Fatal Confession: A Girl’s Murder, a Man’s Execution, and the Fitton Case

Carolyn Strange, Fatal Confession: A Girl’s Murder, a Man’s Execution, and the Fitton Case. Published by the University of British Columbia Press. Carolyn Strange is Professor of History at the Australian National University. In the mid-1950s most Canadians still believed that murder merited the death penalty. It was also a time when modern approaches to combat the problem of sex crime were first implemented. This book traces the tension between those themes through the rape-murder of a girl and its legal consequences. R. v Fitton was a unique landmark in the criminal law and a window on Canadian society. The murder of children, particularly sex murders, invariably produces strong reactions, but the character of those responses is tied to time and place.

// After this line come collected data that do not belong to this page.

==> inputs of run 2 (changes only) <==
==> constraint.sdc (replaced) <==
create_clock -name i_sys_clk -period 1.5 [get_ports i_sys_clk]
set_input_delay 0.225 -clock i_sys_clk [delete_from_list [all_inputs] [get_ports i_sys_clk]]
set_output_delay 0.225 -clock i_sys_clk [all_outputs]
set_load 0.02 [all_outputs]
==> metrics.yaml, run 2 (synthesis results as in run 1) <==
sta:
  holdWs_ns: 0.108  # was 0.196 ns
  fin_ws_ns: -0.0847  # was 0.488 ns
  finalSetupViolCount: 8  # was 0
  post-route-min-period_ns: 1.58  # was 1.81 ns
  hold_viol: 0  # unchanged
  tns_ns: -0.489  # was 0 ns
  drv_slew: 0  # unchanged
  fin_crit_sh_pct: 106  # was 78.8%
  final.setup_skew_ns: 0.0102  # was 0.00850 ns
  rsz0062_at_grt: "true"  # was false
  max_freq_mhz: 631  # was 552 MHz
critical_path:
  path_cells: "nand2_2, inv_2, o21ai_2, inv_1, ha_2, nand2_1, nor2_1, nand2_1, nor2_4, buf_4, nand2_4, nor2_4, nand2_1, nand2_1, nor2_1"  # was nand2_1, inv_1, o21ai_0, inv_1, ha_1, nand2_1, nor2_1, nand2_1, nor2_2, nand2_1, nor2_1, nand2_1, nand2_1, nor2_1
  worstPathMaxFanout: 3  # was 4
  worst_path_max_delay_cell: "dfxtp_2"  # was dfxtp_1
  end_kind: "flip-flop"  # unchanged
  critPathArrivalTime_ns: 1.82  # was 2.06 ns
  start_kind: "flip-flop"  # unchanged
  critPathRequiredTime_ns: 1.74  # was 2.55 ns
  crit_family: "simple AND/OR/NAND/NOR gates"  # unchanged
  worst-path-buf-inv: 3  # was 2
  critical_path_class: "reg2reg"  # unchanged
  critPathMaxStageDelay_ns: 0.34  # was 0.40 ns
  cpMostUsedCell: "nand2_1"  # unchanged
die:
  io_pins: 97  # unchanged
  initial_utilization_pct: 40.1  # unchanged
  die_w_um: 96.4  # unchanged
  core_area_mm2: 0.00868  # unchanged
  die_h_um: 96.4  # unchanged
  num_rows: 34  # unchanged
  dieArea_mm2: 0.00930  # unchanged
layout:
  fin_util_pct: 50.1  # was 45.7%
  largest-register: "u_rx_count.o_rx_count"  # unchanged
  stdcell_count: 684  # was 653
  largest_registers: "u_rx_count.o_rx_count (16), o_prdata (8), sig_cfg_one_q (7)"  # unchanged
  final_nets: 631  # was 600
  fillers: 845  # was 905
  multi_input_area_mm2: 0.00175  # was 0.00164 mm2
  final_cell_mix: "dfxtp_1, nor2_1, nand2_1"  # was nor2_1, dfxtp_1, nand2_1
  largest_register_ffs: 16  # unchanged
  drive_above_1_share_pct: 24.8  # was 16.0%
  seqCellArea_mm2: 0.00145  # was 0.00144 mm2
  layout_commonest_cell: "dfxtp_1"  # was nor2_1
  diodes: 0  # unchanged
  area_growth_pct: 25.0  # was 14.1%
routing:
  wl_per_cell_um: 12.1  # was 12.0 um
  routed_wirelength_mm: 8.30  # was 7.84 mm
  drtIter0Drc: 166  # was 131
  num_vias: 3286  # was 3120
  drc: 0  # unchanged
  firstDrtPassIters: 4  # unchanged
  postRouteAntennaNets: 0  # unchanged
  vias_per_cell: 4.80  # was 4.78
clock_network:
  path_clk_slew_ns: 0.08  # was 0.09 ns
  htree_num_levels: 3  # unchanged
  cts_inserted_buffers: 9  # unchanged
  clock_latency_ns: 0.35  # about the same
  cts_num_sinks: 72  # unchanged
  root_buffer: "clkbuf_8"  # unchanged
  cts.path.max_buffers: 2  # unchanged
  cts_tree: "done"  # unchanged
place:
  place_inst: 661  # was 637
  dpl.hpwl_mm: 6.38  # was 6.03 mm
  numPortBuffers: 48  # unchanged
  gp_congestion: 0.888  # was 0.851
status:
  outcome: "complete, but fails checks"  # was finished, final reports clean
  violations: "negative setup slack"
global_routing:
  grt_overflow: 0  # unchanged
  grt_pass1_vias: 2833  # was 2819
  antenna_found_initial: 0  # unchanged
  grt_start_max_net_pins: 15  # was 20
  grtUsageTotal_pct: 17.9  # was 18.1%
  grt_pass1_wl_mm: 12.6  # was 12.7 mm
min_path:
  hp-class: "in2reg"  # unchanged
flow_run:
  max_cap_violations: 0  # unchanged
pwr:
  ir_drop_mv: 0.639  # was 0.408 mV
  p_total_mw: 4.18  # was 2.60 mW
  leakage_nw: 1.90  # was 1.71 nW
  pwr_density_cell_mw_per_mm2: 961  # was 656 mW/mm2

This murder in Toronto in January 1956 flushed out ambivalence over the culpability of a males tempted by precocious females, disagreements over latitude of police to extract confessions, and disquiet over the royal prerogative of mercy’s administration by the federal cabinet. This crime was no mystery: Robert Fitton admitted to police that he killed Linda Lampkin. Yet, there were other mysteries. Why was Fitton sentenced and convicted of murder? Why, despite a robust defence at trial, on appeal and before the Supreme Court, was he executed at Toronto’s Don Jail on 21 November 1956? Why was he executed despite being recommended for mercy by both the trial jury and the trial judge? By weaving politics and culture into legal history and biography, Carolyn Strange answers these questions.